Centralized video conferencing uses a—sometimes degenerated—star topology: endpoints connect to a central switching device, often known as a “Multipoint Control Unit” or “MCU”. Traditional MCUs handle the “routing” of the incoming video streams, transcoding to an appropriate frame rate, resolution, video coding standard or other properties, audio mixing, and so on. They further handle call control issues, not only between the endpoints and the MCU, but also related to conference global control properties. As such, MCUs are not only expensive and form single point of failure, but also (due to the often required transcoding) add delay, video quality degradation, and other undesirable side effects.
Multipoint video conferences can also be established using a full mesh topology, but that has the disadvantage of requiring substantially higher networking resources for larger conferences, as well as substantially higher computational demands in case of a heterogeneous endpoint population.

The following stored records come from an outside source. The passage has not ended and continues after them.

$ cat config.mk
export PLATFORM = sky130hd
export DESIGN_NAME = divide_float
export DESIGN_NICKNAME = d
export VERILOG_FILES = /design/src/rtl/divide_float.sv
export SDC_FILE = /design/constraint.sdc
export NUM_CORES = 1
export LEC_CHECK = 0
export ABC_AREA = 0
export BUFFER_PORTS_ARGS = -buffer_cell sky130_fd_sc_hd__buf_2
export CAP_MARGIN = 15
export CORE_MARGIN = 1.5
export CORE_UTILIZATION = 65
export CTS_BUF_LIST = sky130_fd_sc_hd__clkbuf_8
export CTS_CLUSTER_SIZE = 40
export DETAILED_ROUTE_END_ITERATION = 16
export PLACE_DENSITY = 0.89
export SYNTH_ARGS = -nofsm -noshare
export SYNTH_HDL_FRONTEND = slang
export SYNTH_SLANG_ARGS = --single-unit
$ cat constraint.sdc
create_clock -name clk -period 18.75 [get_ports clk]
set_input_delay 2.8125 -clock clk [delete_from_list [all_inputs] [get_ports clk]]
set_output_delay 2.8125 -clock clk [all_outputs]
set_load 0.1 [all_outputs]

Multipoint video conferencing that avoids the transcoding MCU, but still allows for the network resource savings only a star topology can offer, are known. Specifically, in one architecture, the MCU is replaced by a device, known as Scalable Video Conferencing Switch (SVCS) that manipulates the incoming compressed video bitstreams in the compressed domain before sending them to the respective endpoint. This is enabled by the use of a layered coding technology known as “Scalable Video Coding”, for which the bitstream syntax and decoding process are formally specified in ITU-T Rec. H.264 Annex G. ITU-T Rec. H.264 and its Annexes can be obtained from the International telecommunications Union, Place de Nations, 1120 Geneva, Switzerland, or www.itu.int.

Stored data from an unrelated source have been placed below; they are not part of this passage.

## src/rtl/axil_reg_wr_demux.sv

```systemverilog
// AXI-Lite write front end: decodes AW into CH_COUNT register windows, one-hot write strobes,
// B responses queued in a small FIFO. Define AXIL_REG_WR_TIMEOUT_EN to build the ack timeout / SLVERR path.
//
// state  | meaning
// IDLE   | wait for held AW+W and FIFO room; decode, then issue or answer DECERR
// ACCESS | reg_wr_en[ch] high until the channel acks (or the timeout expires)
`timescale 1ns/1ps
module axil_reg_wr_demux #(
    parameter int DATA_WIDTH    = 32,
    parameter int ADDR_WIDTH    = 32,
    parameter int STRB_WIDTH    = DATA_WIDTH / 8,
    parameter int CH_COUNT      = 4,
    parameter int CH_ADDR_WIDTH = 8,
    parameter logic [ADDR_WIDTH-1:0] BASE_ADDR = '0,
    parameter int TIMEOUT       = 16,
    parameter int RESP_DEPTH    = 4
) (
    input  logic                     clk,
    input  logic                     rst_n,
    input  logic [ADDR_WIDTH-1:0]    s_axil_awaddr,
    input  logic [2:0]               s_axil_awprot,
    input  logic                     s_axil_awvalid,
    output logic                     s_axil_awready,
    input  logic [DATA_WIDTH-1:0]    s_axil_wdata,
    input  logic [STRB_WIDTH-1:0]    s_axil_wstrb,
    input  logic                     s_axil_wvalid,
    output logic                     s_axil_wready,
    output logic [1:0]               s_axil_bresp,
    output logic                     s_axil_bvalid,
    input  logic                     s_axil_bready,
    output logic [CH_ADDR_WIDTH-1:0] reg_wr_addr,
    output logic [DATA_WIDTH-1:0]    reg_wr_data,
    output logic [STRB_WIDTH-1:0]    reg_wr_strb,
    output logic [CH_COUNT-1:0]      reg_wr_en,
    input  logic [CH_COUNT-1:0]      reg_wr_wait,
    input  logic [CH_COUNT-1:0]      reg_wr_ack,
    output logic [15:0]              wr_err_count
);

    localparam int CH_BITS = (CH_COUNT > 1) ? $clog2(CH_COUNT) : 1;
    localparam int PTR_W   = $clog2(RESP_DEPTH);
    localparam logic [1:0] RESP_OKAY   = 2'b00;
    localparam logic [1:0] RESP_DECERR = 2'b11;

    typedef enum logic {ST_IDLE, ST_ACCESS} state_t;

    state_t                  state_q, state_d;
    logic                    aw_held_q, aw_held_d;
    logic [ADDR_WIDTH-1:0]   awaddr_q, awaddr_d;
    logic                    w_held_q, w_held_d;
    logic [DATA_WIDTH-1:0]   wdata_q, wdata_d;
    logic [STRB_WIDTH-1:0]   wstrb_q, wstrb_d;
    logic [CH_BITS-1:0]      ch_q, ch_d;
    logic [PTR_W-1:0]        wr_ptr_q, wr_ptr_d, rd_ptr_q, rd_ptr_d;
    logic [PTR_W:0]          count_q, count_d;
    logic [1:0]              fifo_q [RESP_DEPTH];
    logic [1:0]              fifo_d [RESP_DEPTH];
    logic [15:0]             err_q, err_d;

    logic                    push, pop, rel_hold, unmapped, sel_ack;
    logic [1:0]              push_resp;
    logic [ADDR_WIDTH-1:0]   off;
    logic [CH_BITS-1:0]      dec_ch;
    logic                    unused_ok;

`ifdef AXIL_REG_WR_TIMEOUT_EN
    localparam int CNT_W = $clog2(TIMEOUT);
    localparam logic [1:0] RESP_SLVERR = 2'b10;
    logic [CNT_W-1:0] cnt_q, cnt_d;
    logic             sel_wait;
    assign sel_wait  = reg_wr_wait[ch_q];
    assign unused_ok = ^s_axil_awprot;
`else
    localparam int unused_timeout = TIMEOUT;
    assign unused_ok = ^{s_axil_awprot, reg_wr_wait};
`endif

    // BASE_ADDR is window-aligned, so off's low bits equal the in-window offset.
    always_comb begin
        off      = awaddr_q - BASE_ADDR;
        dec_ch   = off[CH_ADDR_WIDTH +: CH_BITS];
        unmapped = (awaddr_q < BASE_ADDR) ||
                   ((off >> CH_ADDR_WIDTH) >= ADDR_WIDTH'(CH_COUNT));
    end

    assign sel_ack = reg_wr_ack[ch_q];

    always_comb begin
        state_d   = state_q;
        ch_d      = ch_q;
        push      = 1'b0;
        push_resp = RESP_OKAY;
        rel_hold  = 1'b0;
`ifdef AXIL_REG_WR_TIMEOUT_EN
        cnt_d     = cnt_q;
`endif
        case (state_q)
            ST_IDLE: begin
                if (aw_held_q && w_held_q && (count_q < (PTR_W+1)'(RESP_DEPTH))) begin
                    if (unmapped) begin
                        push      = 1'b1;
                        push_resp = RESP_DECERR;
                        rel_hold  = 1'b1;
                    end else begin
                        state_d = ST_ACCESS;
                        ch_d    = dec_ch;
`ifdef AXIL_REG_WR_TIMEOUT_EN
                        cnt_d   = CNT_W'(TIMEOUT - 1);
`endif
                    end
                end
            end
            ST_ACCESS: begin
                if (sel_ack) begin
                    push     = 1'b1;
                    rel_hold = 1'b1;
                    state_d  = ST_IDLE;
                end
`ifdef AXIL_REG_WR_TIMEOUT_EN
                else if (!sel_wait) begin
                    if (cnt_q == '0) begin
                        push      = 1'b1;
                        push_resp = RESP_SLVERR;
                        rel_hold  = 1'b1;
                        state_d   = ST_IDLE;
                    end else begin
                        cnt_d = cnt_q - 1'b1;
                    end
                end
`endif
            end
            default: state_d = ST_IDLE;
        endcase
    end

    always_comb begin
        aw_held_d = aw_held_q;
        awaddr_d  = awaddr_q;
        w_held_d  = w_held_q;
        wdata_d   = wdata_q;
        wstrb_d   = wstrb_q;
        if (rel_hold) begin
            aw_held_d = 1'b0;
            w_held_d  = 1'b0;
        end else begin
            if (s_axil_awvalid && !aw_held_q) begin
                aw_held_d = 1'b1;
                awaddr_d  = s_axil_awaddr;
            end
            if (s_axil_wvalid && !w_held_q) begin
                w_held_d = 1'b1;
                wdata_d  = s_axil_wdata;
                wstrb_d  = s_axil_wstrb;
            end
        end
    end

    always_comb begin
        pop      = (count_q != '0) && s_axil_bready;
        fifo_d   = fifo_q;
        wr_ptr_d = wr_ptr_q;
        rd_ptr_d = rd_ptr_q;
        count_d  = count_q;
        err_d    = err_q;
        if (push) begin
            fifo_d[wr_ptr_q] = push_resp;
            wr_ptr_d         = wr_ptr_q + 1'b1;
            if ((push_resp != RESP_OKAY) && (err_q != 16'hFFFF)) begin
                err_d = err_q + 16'd1;
            end
        end
        if (pop) begin
            rd_ptr_d = rd_ptr_q + 1'b1;
        end
        case ({push, pop})
            2'b10:   count_d = count_q + 1'b1;
            2'b01:   count_d = count_q - 1'b1;
            default: count_d = count_q;
        endcase
    end

    always_ff @(posedge clk or negedge rst_n) begin
        if (!rst_n) begin
            state_q   <= ST_IDLE;
            aw_held_q <= 1'b0;
            awaddr_q  <= '0;
            w_held_q  <= 1'b0;
            wdata_q   <= '0;
            wstrb_q   <= '0;
            ch_q      <= '0;
            wr_ptr_q  <= '0;
            rd_ptr_q  <= '0;
            count_q   <= '0;
            err_q     <= '0;
            for (int i = 0; i < RESP_DEPTH; i++) begin
                fifo_q[i] <= '0;
            end
`ifdef AXIL_REG_WR_TIMEOUT_EN
            cnt_q     <= '0;
`endif
        end else begin
            state_q   <= state_d;
            aw_held_q <= aw_held_d;
            awaddr_q  <= awaddr_d;
            w_held_q  <= w_held_d;
            wdata_q   <= wdata_d;
            wstrb_q   <= wstrb_d;
            ch_q      <= ch_d;
            wr_ptr_q  <= wr_ptr_d;
            rd_ptr_q  <= rd_ptr_d;
            count_q   <= count_d;
            err_q     <= err_d;
            fifo_q    <= fifo_d;
`ifdef AXIL_REG_WR_TIMEOUT_EN
            cnt_q     <= cnt_d;
`endif
        end
    end

    assign s_axil_awready = !aw_held_q;
    assign s_axil_wready  = !w_held_q;
    assign s_axil_bvalid  = (count_q != '0);
    assign s_axil_bresp   = fifo_q[rd_ptr_q];
    assign wr_err_count   = err_q;

    always_comb begin
        reg_wr_en   = '0;
        reg_wr_addr = '0;
        reg_wr_data = '0;
        reg_wr_strb = '0;
        if (state_q == ST_ACCESS) begin
            reg_wr_en[ch_q] = 1'b1;
            reg_wr_addr     = off[CH_ADDR_WIDTH-1:0];
            reg_wr_data     = wdata_q;
            reg_wr_strb     = wstrb_q;
        end
    end

endmodule

```

## config.mk

```make
export PLATFORM = sky130hd
export DESIGN_NAME = axil_reg_wr_demux
export DESIGN_NICKNAME = d
export VERILOG_FILES = /design/src/rtl/axil_reg_wr_demux.sv
export SDC_FILE = /design/constraint.sdc
export NUM_CORES = 1
export LEC_CHECK = 0
export ABC_AREA = 0
export BUFFER_PORTS_ARGS = -buffer_cell sky130_fd_sc_hd__buf_4
export CAP_MARGIN = 20
export CORE_MARGIN = 2
export CORE_UTILIZATION = 55
export CTS_BUF_LIST = sky130_fd_sc_hd__clkbuf_4 sky130_fd_sc_hd__clkbuf_8 sky130_fd_sc_hd__clkbuf_16
export DETAILED_ROUTE_END_ITERATION = 6
export GPL_TIMING_DRIVEN = 0
export PLACE_DENSITY = 0.89
export SYNTH_ARGS = -nofsm -noshare
export SYNTH_HDL_FRONTEND = slang
export SYNTH_SLANG_ARGS = --single-unit
export TNS_END_PERCENT = 20
```

## constraint.sdc

```tcl
create_clock -name clk -period 4.75 [get_ports clk]
set_clock_uncertainty 0.05 [all_clocks]
set_input_delay 0.7125 -clock clk [delete_from_list [all_inputs] [get_ports clk]]
set_output_delay 0.7125 -clock clk [all_outputs]
set_load 0.02 [all_outputs]
```

=== Word level (Yosys, flattened, before mapping) ===
Index checks and enable logic that the tools add are counted.

* Eq/ne operators: 3
* Reduce and logical (&&, ||, !) cells: 20
* Bitwise gates (word level): 5
* Add/sub/neg operators: 5
* Muxes and demuxes: 30
* Magnitude comparators: 8

{| class="wikitable"
|+ Operator list
! kind !! count
|-
| less-than comparator 32 x 1 -> 1 bit (second input constant) || 1
|-
| two-way mux 32 bit || 1
|-
| >= comparator 24 x 3 -> 1 bit (second input constant) || 1
|-
| adder 16 x 1 -> 16 bit (second input constant) || 1
|-
| != test 16 bit (second input constant) || 1
|-
| two-way mux 1 bit || 12
|-
| two-way mux 2 bit || 6
|-
| bitwise mux 8 bit || 1
|-
| logical AND 1 bit || 8
|-
| two-way mux 4 bit || 2
|-
| two-way mux 8 bit || 1
|-
| nonzero test 2 bit || 4
|-
| >= comparator 3 bit (second input constant) || 2
|-
| NOT 2 -> 3 bit || 2
|-
| one-hot mux 3 bit (2 select lines) || 1
|-
| AND reduction 2 bit || 3
|-
| adder 2 x 1 -> 2 bit (second input constant) || 2
|-
| binary-select mux 2 bit (select 2 bit) || 1
|-
| demux 2 bit (select 2 bit) || 1
|-
| one-hot mux 1 bit (2 select lines) || 2
|-
| adder 3 x 1 -> 3 bit (second input constant) || 1
|-
| less-than comparator 2 x 3 -> 1 bit (second input constant) || 1
|-
| less-than comparator 3 x 1 -> 1 bit (second input constant) || 1
|-
| less-than comparator 3 bit (second input constant) || 1
|-
| other kinds (11) || 14
|}

* Register bits: 104
* Output and inout bits: 69
* Logic and storage cells: 86
* Bits of input ports: 84

=== Longest topological paths before layout ===
* Depth in word-level cells: 8
* Mapped depth: 12
* Gate-level depth less buffers: 11

=== Worst setup path before layout ===
Ideal clock, no wire load.

* Path kind: input port to flip-flop
* Start point: input reg_wr_ack[3]
* End point: register count_q[2]
* Arrival: 2,553 ps
* Path buffers: 0
* Slack: 2,068 ps
* Cell stages on the path: 11
* Cell sequence: mux4_2 > and2_4 > inv_4 > nand2_1 > inv_1 > ha_1 > inv_1 > fa_1 > xor2_1 > nor2_1 > xor2_1

* Longest elaborated chain between the ends: 6
* Elaborated cells on any way between the ends: 8
* Classes of those cells: eq/ne (2); mux (5); reduce/logical (1)

{| class="wikitable"
|+ Ends and longest elaborated chain
! what !! RTL line !! text
|-
| from (decl) || 36 || <nowiki>input logic [CH_COUNT-1:0] reg_wr_ack,</nowiki>
|-
| binary-select mux 1 bit (select 2 bit) * || 86 || <nowiki>assign sel_ack = reg_wr_ack[ch_q];</nowiki>
|-
| two-way mux 1 bit (not written as such) * || 86 ||
|-
| two-way mux 1 bit * || 114 || <nowiki>if (sel_ack) begin</nowiki>
|-
| one-hot mux 1 bit (2 select lines) * || 97 || <nowiki>case (state_q)</nowiki>
|-
| equality test 2 x 1 -> 1 bit / equality test 2 bit (equally long branches) || 175 || <nowiki>case ({push, pop})</nowiki>
|-
| one-hot mux 3 bit (2 select lines) / nonzero test 2 bit (equally long branches) || n/a ||
|-
| to (signal assigned) || 211 || <nowiki>count_q <= count_d;</nowiki>
|-
| to (decl) || 55 || <nowiki>logic [PTR_W:0] count_q, count_d;</nowiki>
|}

Mark *: on every way between the ends. The rest lies on a longest branch, timed or not. The select of a mux whose other input is x is not followed.
A chain may end at the register's enable or synchronous reset.

=== Worst setup path in the final report ===
* Start point: register awaddr_q[28]
* End point: register count_q[2]

* Longest elaborated chain between the ends: 7
* Elaborated cells on any way between the ends: 10
* Classes of those cells: order compare (2); eq/ne (2); mux (4); reduce/logical (2)

{| class="wikitable"
|+ Ends and longest elaborated chain
! what !! RTL line !! text
|-
| from (decl) || 49 || <nowiki>logic [ADDR_WIDTH-1:0] awaddr_q, awaddr_d;</nowiki>
|-
| from (signal assigned) || 204 || <nowiki>awaddr_q <= awaddr_d;</nowiki>
|-
| less-than comparator 32 x 1 -> 1 bit / >= comparator 24 x 3 -> 1 bit (equally long branches) || 82, 83 ||
|-
| logical OR 1 bit * || 82 || <nowiki>unmapped = (awaddr_q < BASE_ADDR) ||</nowiki>
|-
| two-way mux 1 bit * || 100 || <nowiki>if (unmapped) begin</nowiki>
|-
| two-way mux 1 bit * || 99 || <nowiki>if (aw_held_q && w_held_q && (count_q < (PTR_W+1)'(RESP_DEPTH))) begin</nowiki>
|-
| one-hot mux 1 bit (2 select lines) * || 97 ||
|-
| equality test 2 x 1 -> 1 bit / equality test 2 bit (equally long branches) || 175 ||
|-
| one-hot mux 3 bit (2 select lines) / nonzero test 2 bit (equally long branches) || n/a ||
|}

Mark *: on every way between the ends. The rest lies on a longest branch, timed or not.

==> out/qor.txt <==
Slowest-stage cell, CP -> dfrtp_1
1st-pass router iterations -> 4
# H-tree levels -> 3
P_leak -> 3.10 nW
Clk Latency, worst-skew pair -> 350 ps
CP Launch Type -> flop
Max VDD drop -> 0.293 mV
First-pass GRT wire length -> 16700 µm
DR vias -> 3224
Vias per cell -> 5.19
Share of layout cells above drive strength 1 -> 49.1%
Row count -> 34
GP Congestion -> 0.857
Area Overhead vs Synth -> 29.7%
CTS tree -> done
Slowest stage delay, CP -> 400 ps
Synthesis-stage register bit count -> 100
Die Span Y -> 97.5 µm
Port bufs -> 145
CTS buffer count -> 9
Worst slew pin tran -> 718 ps
HP Class -> in2async
Initial Util -> 56.0%
Final WS setup -> 1700 ps
P_int -> 0.00216 W
IO Pins -> 153
Power per cell area -> 491 mW/mm²
Max-Cap Viols -> 0
NetSw -> 0.000905 W
Diode count -> 0
Cell area after synthesis -> 0.00481 mm²
Slew Limit Fails -> 0
Period utilization -> 64.3%
Die area -> 0.00951 mm²
Fmax -> 0.327 GHz
Overall routing resource usage -> 22.0%
Mean post-synth cell area -> 13.6 µm²
Seq pwr share -> 46.9%
Final setup vio count -> 0
Commonest cells after routing, fill and taps aside -> buf_4, dfrtp_1, mux2_4
Sequential cell area -> 0.00250 mm²
Setup CP Type -> reg2reg
Tmin final -> 3050 ps
Average routed wire per standard cell -> 16.3 µm
RSZ-0062 raised after global routing -> false
Post-CTS setup buffers -> 0
Final TNS setup -> 0 ps
Sequential share of the synthesized area -> 52.0%
Multi-input logic area -> 0.00205 mm²
Outcome -> completed
Number of gates resized after CTS -> 0
Worst setup EP type -> flop
Residual DRC count -> 0
Routed WL -> 10100 µm
Cells after synthesis -> 353
Clock network power share -> 16.9%
Nets@finish -> 601
Via count of the first global-routing pass -> 3385
Final hold viol count -> 0
Worst-path clk slew -> 100 ps
Top cell type by total area after synthesis -> dfrtp_1
Worst Path Max Fanout -> 10
Commonest non-fill, non-tap cell in the layout -> buf_4
Antenna-violating nets left -> 0
Root buffer selected by CTS -> clkbuf_8
DR iter-0 viols -> 77
Max Root-Sink Buffers -> 2
Total gr overflow -> 0
Yosys warning count -> 0
Synthesized net count -> 444
Logic pwr share -> 36.3%
Worst EP required -> 4960 ps
Clk sink count -> 100
Worst path arrival time -> 3270 ps
Largest net degree at the start of global routing -> 74
Synth unique cells -> 34
Max-Slew Margin vs Limit -> 51.7%
Setup slack at placement -> 1760 ps
CTS hold repair buffers -> 0
Sw frac -> 29.6%
Initial antenna violation count -> 0
Core area -> 0.00859 mm²
Hpwl dp -> 7510 µm
CP cell instances -> nor4_1, nand2_1, o31ai_1, buf_2, nand2_1, inv_1, ha_1, inv_1, fa_1, xor2_1, nor2_1, xor2_1
Fillers -> 571
Area fraction of the dominant cell type after synthesis -> 52.0%
Synth area leaders -> dfrtp_1, mux2_4, and2_1, mux2_2, buf_12
Die Wd -> 97.5 µm
-- area by class of cell --
class                   instances  area share (%)
plain buffers                  17            3.07
flip-flops and latches        100            40.1
well taps                     108            2.17
clock buffers                  11            2.23
clock inverters                 3           0.642
multi-input cells             219            32.8
inverters                      17            1.06
repair buffers                146            17.9
-- worst max-delay path, delay by kind of cell (launching register included) --
kind	cells	cell delay, ps
simple gates	4	770
fa+ha+maj	2	550
buf+inv	3	470
flops	1	400
compound gates	1	390
xor+xnor	2	340
-- cells in the mapped netlist --
cell type / n
a21o_1: 1
and2_1: 45
and2_4: 1
and3_1: 1
and3_2: 1
and3_4: 2
buf_12: 7
buf_2: 2
buf_4: 1
buf_6: 1
clkbuf_1: 6
dfrtp_1: 100
fa_1: 1
ha_1: 6
inv_1: 16
inv_4: 1
mux2_2: 13
mux2_4: 60
mux2i_1: 2
mux4_2: 2
nand2_1: 12
nand3_1: 6
nand4_1: 2
nor2_1: 12
nor3_1: 4
nor3b_1: 2
nor4_1: 13
nor4_2: 1
nor4b_1: 3
o21ai_0: 8
o31ai_1: 1
or3_1: 1
xnor2_1: 4
xor2_1: 15
-- worst paths after layout --
| check | from | end | slack, ps | cells past startpoint |
|---|---|---|---|---|
| setup / recovery | awaddr_q[28]$_DFFE_PN0P_ | count_q[2]$_DFFE_PN0P_ | 1700 | 12 |
| hold / removal | rst_n | wdata_q[7]$_DFFE_PN0P_ | 220 | 1 |
| setup reg to reg | awaddr_q[28]$_DFFE_PN0P_ | count_q[2]$_DFFE_PN0P_ | 1700 | 12 |
| hold reg to reg | wr_err_count[12]$_DFFE_PN0P_ | wr_err_count[12]$_DFFE_PN0P_ | 450 | 1 |
| max in group asynchronous | rst_n | awaddr_q[22]$_DFFE_PN0P_ | 3760 | 2 |
| min in group clk | wr_err_count[12]$_DFFE_PN0P_ | wr_err_count[12]$_DFFE_PN0P_ | 450 | 1 |
-- cells by family after synthesis --
group,Yosys count,synth area share (%)
DFF,100,52.0
and+or+nand+nor,106,12.9
buffers and inverters,34,5.36
xor gates and xnor gates,19,3.46
muxes,77,23.1
adders and majority gates,7,1.98
AOI/OAI and AO/OA,10,1.14
-- sequential cells by signal (all words and copies together), names as in the netlist, 2 cells and up --
| signal | count |
|---|---|
| fifo_q | 4 |
| awaddr_q | 32 |
| wstrb_q | 4 |
| count_q | 3 |
| wr_err_count | 16 |
| wdata_q | 32 |
| ch_q | 2 |
| wr_ptr_q | 2 |
| rd_ptr_q | 2 |
-- routing by layer --
layer | wire [µm] | global-route usage [%] | up-vias
li1 | - | - | 1507
met4 | 176 | 8.23 | 0
met2 | 5070 | 36.1 | 114
met1 | 4230 | 28.7 | 1589
met5 | 0 | 0 | -
met3 | 619 | 4.96 | 14
-- power by group through the flow --
| stage | clock network, W | logic (W) | registers, W |
|---|---|---|---|
| floorplan | 0 | 0.000849 | 0.00140 |
| global placement | 0 | 0.00106 | 0.00142 |
| detailed placement | 0 | 0.00111 | 0.00145 |
| CTS | 0.000532 | 0.00112 | 0.00143 |
| global route | 0.000570 | 0.00121 | 0.00148 |
| finish | 0.000517 | 0.00111 | 0.00143 |
-- stage by stage --
| stage | cells | power (W) | hold WS (ps) | area (µm²) | utilization [%] |
|---|---|---|---|---|---|
| after floorplan | 353 | 0.00225 | 367 | 4810 | - |
| after global placement | 606 | 0.00248 | 422 | 6030 | 70.2 |
| after detailed placement | 607 | 0.00255 | 434 | 6060 | 70.5 |
| after CTS | 621 | 0.00309 | 215 | 6240 | 72.6 |
| after global routing | 621 | 0.00325 | 226 | 6240 | 72.6 |
| final | 621 | 0.00306 | 216 | 6240 | 72.6 |
(Power assumes the default switching activity.)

A layered video bitstream, as received by the SVCS, includes a base layer, and may include one or more of each temporal, spatial, or SNR enhancement layers. All layers stand in a well-defined use relationship with each other. The SVCS can discard certain layers that it has received before sending the thinned layered bitstream on to the endpoint. Thinning can be caused by transmission errors, decoder capabilities, connectivity issues (that may be reported through RTCP receiver reports) and other factors, as described, for example, in U.S. Pat. No. 7,593,032.
While the SVCS efficiently manages the video traffic of its outgoing ports, in a traditional system setup, each endpoint sends to the SVCS the “best” video content it can produce and transmit. There are two main factors that determine what “best” means: first, the endpoints computational power and other hardware based resource issues. For example, an endpoint running on a slow laptop hardware may not be able to encode 720p60 video streams. Second, an endpoint connected over a slow (e.g. 384 kbit/s) link cannot transmit 720p60 video in useful quality, even if it were capable to do so based from a computational resources viewpoint.
A similar situation exists in traditional MCU-based systems: the capabilities and operation points of the (today: single-layer) video codecs in the endpoint are determined by the endpoint's and MCU port's capabilities, and the available bandwidth. The MCU hides these properties from the other endpoints connected to it.
This setup has advantages from an architectural viewpoint—endpoints do not need to consider the capabilities of other endpoints, of which there could be many in a single conference. However, it has also the disadvantage of unnecessarily using both CPU and network resources in the sending endpoints in many scenarios. CPU resources translate to power consumption, which is critical in mobile applications but also increasingly important for non-mobile endpoints in today's ecologically conscious world. Use of fewer network resources translates into money savings in many cases, directly (when the link has a per traffic charge characteristic) or indirectly (more available traffic for competing, non-video conference traffic results in higher productivity and/or in less demand for connectivity upgrades).
Accordingly, it is advantageous to instruct encoders in endpoints to tailor their outgoing bitstreams not only based on their and the MCU's or SVCS's capabilities, but also based on the needs of the receiving endpoint population of the conference.